Please copy every line of the records below that holds the word "cells".
====== RECORDS PROVIDED ======
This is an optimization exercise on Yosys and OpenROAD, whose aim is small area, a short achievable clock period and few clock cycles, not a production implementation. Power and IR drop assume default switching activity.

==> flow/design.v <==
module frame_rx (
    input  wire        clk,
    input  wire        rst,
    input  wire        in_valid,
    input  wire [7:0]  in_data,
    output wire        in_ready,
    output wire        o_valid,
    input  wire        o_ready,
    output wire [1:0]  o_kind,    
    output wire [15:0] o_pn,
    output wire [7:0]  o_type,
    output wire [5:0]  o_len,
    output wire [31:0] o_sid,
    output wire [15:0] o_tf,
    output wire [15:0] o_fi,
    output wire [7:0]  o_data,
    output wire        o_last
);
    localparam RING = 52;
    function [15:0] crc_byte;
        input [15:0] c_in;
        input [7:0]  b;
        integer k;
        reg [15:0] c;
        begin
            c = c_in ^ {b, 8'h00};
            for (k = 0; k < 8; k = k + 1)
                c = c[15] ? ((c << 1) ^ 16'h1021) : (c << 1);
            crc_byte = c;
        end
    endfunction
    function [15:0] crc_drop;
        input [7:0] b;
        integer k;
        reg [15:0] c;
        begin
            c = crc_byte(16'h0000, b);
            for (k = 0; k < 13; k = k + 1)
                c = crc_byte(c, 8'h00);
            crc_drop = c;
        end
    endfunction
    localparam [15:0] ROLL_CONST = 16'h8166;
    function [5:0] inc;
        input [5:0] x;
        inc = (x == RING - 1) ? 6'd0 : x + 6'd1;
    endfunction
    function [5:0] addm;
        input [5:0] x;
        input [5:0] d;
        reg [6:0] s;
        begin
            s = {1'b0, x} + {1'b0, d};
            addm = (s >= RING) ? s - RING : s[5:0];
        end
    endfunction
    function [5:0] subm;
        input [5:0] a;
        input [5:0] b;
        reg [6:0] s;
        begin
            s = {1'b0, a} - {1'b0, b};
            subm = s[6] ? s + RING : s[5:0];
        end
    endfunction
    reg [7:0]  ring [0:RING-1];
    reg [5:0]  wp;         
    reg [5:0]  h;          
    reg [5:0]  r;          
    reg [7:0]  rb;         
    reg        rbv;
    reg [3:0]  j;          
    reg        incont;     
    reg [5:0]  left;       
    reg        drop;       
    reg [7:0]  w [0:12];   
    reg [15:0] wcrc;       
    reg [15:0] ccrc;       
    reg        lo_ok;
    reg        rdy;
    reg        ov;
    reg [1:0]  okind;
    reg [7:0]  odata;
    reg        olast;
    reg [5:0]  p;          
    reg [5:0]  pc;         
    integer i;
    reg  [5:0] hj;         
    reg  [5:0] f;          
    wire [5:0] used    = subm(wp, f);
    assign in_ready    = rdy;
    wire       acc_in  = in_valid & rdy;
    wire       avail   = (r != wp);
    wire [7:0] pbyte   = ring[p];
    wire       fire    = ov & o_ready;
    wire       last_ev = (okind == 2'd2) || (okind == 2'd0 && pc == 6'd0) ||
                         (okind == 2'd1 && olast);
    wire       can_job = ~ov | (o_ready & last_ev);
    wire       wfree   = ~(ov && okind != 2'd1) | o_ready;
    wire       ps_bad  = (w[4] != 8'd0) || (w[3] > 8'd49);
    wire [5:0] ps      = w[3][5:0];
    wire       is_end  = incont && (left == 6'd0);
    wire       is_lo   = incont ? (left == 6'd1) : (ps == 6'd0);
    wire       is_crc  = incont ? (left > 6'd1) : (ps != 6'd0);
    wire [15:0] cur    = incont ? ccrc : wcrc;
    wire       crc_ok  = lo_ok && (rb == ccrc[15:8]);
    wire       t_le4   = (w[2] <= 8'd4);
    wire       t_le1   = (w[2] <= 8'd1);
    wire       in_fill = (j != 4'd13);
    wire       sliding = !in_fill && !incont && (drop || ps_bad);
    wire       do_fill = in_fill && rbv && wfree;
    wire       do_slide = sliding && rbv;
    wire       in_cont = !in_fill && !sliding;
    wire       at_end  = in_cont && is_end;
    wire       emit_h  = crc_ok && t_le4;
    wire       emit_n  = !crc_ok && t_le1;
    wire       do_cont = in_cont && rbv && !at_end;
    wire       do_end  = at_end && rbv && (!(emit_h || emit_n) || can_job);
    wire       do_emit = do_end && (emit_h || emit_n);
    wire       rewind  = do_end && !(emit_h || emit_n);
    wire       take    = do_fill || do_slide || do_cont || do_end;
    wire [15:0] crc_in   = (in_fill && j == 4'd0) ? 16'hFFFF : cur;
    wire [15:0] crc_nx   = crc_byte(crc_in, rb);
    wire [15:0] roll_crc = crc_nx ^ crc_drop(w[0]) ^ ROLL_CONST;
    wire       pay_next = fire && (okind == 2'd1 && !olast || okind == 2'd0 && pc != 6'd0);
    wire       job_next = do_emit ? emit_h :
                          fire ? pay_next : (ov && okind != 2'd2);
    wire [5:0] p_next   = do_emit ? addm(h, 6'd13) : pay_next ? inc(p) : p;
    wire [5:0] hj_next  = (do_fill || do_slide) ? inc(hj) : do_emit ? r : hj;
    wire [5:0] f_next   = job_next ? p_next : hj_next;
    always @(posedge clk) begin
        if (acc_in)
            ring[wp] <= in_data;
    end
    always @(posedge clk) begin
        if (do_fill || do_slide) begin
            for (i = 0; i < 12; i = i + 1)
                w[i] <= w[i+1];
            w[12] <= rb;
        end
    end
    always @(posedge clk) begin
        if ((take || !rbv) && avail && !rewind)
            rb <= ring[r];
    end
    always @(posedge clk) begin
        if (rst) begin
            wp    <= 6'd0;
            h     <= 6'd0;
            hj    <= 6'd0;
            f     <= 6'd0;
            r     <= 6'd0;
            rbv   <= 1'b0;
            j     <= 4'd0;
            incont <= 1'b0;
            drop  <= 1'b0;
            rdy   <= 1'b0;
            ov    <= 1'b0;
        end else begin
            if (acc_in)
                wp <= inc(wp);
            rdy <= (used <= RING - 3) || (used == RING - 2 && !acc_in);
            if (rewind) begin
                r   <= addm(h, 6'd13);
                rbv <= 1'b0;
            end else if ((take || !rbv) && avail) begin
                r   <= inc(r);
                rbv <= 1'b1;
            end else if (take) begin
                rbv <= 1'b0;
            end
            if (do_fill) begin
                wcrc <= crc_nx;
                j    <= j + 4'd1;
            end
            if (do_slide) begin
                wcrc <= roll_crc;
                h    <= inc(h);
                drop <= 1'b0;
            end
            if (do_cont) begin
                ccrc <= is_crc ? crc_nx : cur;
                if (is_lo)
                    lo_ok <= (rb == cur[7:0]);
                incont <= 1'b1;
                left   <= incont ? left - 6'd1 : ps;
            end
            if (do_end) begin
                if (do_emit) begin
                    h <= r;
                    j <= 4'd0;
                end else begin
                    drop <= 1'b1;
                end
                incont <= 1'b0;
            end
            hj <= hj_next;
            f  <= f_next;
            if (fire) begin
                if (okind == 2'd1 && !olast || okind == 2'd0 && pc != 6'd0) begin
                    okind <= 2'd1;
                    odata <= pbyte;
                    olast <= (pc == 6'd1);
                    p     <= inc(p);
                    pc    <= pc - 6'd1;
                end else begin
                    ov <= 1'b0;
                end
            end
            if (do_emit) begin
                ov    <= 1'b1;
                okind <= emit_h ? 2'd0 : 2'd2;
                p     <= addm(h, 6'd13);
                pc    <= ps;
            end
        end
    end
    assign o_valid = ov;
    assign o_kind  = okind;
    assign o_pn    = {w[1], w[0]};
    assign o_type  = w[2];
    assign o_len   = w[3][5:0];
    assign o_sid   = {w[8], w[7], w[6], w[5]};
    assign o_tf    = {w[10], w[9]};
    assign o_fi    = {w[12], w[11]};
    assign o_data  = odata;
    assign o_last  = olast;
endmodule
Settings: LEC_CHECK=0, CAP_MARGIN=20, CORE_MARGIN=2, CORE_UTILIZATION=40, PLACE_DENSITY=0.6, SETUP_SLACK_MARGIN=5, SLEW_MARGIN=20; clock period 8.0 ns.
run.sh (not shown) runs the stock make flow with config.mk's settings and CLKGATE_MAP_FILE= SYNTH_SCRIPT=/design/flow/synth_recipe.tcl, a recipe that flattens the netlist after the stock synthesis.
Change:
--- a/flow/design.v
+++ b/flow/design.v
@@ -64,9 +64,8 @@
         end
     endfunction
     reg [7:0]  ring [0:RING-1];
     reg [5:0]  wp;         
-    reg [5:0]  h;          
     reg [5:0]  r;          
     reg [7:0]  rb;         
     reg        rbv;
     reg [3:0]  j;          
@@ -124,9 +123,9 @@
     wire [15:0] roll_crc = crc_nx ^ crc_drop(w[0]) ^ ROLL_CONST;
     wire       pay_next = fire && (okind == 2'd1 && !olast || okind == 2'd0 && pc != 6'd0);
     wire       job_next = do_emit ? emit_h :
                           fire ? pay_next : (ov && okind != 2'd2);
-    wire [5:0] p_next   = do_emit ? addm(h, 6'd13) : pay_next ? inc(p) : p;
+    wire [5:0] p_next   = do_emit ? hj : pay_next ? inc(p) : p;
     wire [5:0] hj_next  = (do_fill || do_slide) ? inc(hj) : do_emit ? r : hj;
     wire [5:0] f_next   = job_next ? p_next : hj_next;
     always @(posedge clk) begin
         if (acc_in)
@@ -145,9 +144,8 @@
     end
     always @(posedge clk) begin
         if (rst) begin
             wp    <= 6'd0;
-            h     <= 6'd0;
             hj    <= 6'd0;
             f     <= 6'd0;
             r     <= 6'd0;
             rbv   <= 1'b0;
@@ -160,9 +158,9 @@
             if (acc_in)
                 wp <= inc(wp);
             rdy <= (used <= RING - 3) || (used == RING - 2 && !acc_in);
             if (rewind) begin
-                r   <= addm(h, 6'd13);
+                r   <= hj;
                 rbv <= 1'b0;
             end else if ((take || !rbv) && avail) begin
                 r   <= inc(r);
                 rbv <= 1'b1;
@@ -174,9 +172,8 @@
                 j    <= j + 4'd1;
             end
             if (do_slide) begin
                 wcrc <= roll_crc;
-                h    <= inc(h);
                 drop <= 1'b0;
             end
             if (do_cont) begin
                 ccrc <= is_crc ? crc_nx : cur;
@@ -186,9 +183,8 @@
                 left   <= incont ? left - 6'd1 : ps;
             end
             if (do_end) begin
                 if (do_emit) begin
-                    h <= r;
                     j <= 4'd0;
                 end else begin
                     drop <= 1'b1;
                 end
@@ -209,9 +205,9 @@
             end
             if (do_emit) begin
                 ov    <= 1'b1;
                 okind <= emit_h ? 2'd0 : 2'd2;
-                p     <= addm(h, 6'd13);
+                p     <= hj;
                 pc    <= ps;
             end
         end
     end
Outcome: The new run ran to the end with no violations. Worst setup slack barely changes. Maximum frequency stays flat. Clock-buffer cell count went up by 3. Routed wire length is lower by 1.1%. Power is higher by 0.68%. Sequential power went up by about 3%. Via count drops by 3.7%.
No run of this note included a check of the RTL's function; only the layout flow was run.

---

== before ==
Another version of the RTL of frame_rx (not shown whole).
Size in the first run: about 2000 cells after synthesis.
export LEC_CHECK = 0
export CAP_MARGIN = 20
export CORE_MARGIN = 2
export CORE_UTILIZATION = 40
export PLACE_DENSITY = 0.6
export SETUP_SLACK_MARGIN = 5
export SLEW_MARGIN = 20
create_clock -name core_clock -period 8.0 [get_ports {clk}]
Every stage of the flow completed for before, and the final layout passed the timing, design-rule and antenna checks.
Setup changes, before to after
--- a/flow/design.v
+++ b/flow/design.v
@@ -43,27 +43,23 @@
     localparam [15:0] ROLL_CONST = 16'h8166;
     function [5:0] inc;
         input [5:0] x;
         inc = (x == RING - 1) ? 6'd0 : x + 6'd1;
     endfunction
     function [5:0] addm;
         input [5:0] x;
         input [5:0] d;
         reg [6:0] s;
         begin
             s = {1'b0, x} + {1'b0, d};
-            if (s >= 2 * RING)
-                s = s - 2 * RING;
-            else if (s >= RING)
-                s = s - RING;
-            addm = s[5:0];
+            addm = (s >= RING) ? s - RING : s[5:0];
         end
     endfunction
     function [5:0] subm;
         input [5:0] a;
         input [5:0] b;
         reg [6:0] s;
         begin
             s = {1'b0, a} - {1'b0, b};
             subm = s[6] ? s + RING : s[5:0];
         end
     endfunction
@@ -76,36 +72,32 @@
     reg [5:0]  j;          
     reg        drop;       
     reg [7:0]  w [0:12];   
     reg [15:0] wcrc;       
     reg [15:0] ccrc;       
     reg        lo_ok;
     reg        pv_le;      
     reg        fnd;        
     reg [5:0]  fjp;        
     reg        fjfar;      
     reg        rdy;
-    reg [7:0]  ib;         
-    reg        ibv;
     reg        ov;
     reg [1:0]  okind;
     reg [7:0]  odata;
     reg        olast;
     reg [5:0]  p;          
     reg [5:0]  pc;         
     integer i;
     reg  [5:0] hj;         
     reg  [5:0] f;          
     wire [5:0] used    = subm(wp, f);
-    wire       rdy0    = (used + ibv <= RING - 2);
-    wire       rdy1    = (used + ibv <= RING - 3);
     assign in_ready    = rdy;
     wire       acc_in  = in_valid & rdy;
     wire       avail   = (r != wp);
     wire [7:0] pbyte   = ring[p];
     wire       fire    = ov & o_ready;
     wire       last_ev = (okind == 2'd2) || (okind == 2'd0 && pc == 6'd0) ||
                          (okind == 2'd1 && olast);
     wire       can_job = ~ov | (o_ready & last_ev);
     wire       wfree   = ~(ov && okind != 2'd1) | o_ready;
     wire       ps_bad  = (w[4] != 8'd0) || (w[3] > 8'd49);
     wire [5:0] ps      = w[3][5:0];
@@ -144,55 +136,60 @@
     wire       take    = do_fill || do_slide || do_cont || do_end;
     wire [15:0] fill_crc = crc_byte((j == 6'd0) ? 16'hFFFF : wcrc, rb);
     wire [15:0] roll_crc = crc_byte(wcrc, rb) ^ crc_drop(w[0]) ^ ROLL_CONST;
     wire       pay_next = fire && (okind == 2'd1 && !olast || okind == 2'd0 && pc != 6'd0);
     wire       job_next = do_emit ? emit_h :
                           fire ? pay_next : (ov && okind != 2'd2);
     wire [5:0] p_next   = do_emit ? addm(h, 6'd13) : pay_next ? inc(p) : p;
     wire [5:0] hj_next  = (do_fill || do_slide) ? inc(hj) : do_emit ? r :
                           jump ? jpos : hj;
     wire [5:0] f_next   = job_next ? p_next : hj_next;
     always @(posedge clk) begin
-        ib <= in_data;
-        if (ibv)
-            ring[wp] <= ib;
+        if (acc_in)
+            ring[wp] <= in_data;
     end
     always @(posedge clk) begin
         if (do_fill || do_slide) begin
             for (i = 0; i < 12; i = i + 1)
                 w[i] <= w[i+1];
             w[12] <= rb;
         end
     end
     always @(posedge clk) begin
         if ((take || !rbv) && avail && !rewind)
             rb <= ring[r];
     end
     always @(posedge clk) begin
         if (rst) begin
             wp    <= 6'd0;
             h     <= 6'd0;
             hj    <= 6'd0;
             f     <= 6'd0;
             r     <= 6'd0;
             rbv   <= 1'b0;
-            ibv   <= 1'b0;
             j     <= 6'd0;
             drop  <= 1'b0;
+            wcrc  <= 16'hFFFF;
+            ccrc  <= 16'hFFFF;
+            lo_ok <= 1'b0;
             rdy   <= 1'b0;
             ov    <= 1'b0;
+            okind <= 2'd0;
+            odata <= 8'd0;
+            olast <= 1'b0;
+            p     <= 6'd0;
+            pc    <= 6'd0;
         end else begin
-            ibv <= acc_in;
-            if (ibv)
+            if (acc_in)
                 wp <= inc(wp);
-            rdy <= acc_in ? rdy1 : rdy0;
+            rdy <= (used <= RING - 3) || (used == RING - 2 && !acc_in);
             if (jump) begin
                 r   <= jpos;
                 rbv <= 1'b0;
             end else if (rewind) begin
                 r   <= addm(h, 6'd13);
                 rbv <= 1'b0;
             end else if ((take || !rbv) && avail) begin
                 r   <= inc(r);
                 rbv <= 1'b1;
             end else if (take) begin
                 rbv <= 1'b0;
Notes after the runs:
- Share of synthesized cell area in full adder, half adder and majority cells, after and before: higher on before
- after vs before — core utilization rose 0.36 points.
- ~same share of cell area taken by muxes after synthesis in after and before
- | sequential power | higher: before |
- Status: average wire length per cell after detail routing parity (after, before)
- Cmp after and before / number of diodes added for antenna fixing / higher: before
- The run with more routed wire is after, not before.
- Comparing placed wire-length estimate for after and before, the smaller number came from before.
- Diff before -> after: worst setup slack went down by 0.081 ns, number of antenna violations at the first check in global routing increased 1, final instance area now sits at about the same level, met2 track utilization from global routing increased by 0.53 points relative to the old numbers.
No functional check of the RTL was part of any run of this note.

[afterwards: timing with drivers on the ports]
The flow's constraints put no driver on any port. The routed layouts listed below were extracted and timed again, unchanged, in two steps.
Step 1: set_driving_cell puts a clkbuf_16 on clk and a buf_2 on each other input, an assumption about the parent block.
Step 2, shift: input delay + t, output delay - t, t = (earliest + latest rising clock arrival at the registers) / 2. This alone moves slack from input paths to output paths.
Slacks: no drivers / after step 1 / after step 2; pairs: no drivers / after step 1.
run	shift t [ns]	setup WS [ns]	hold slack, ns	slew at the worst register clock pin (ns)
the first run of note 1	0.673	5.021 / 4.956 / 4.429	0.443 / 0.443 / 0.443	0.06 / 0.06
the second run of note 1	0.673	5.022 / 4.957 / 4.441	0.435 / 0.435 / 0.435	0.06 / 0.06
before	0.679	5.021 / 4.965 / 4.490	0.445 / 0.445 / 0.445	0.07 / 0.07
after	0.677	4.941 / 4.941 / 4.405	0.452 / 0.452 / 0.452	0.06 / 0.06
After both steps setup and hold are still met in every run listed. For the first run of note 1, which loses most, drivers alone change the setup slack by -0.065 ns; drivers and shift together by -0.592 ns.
======
_ANSWER TO THIS EXERCISE_:
Size in the first run: about 2000 cells after synthesis.
- Share of synthesized cell area in full adder, half adder and majority cells, after and before: higher on before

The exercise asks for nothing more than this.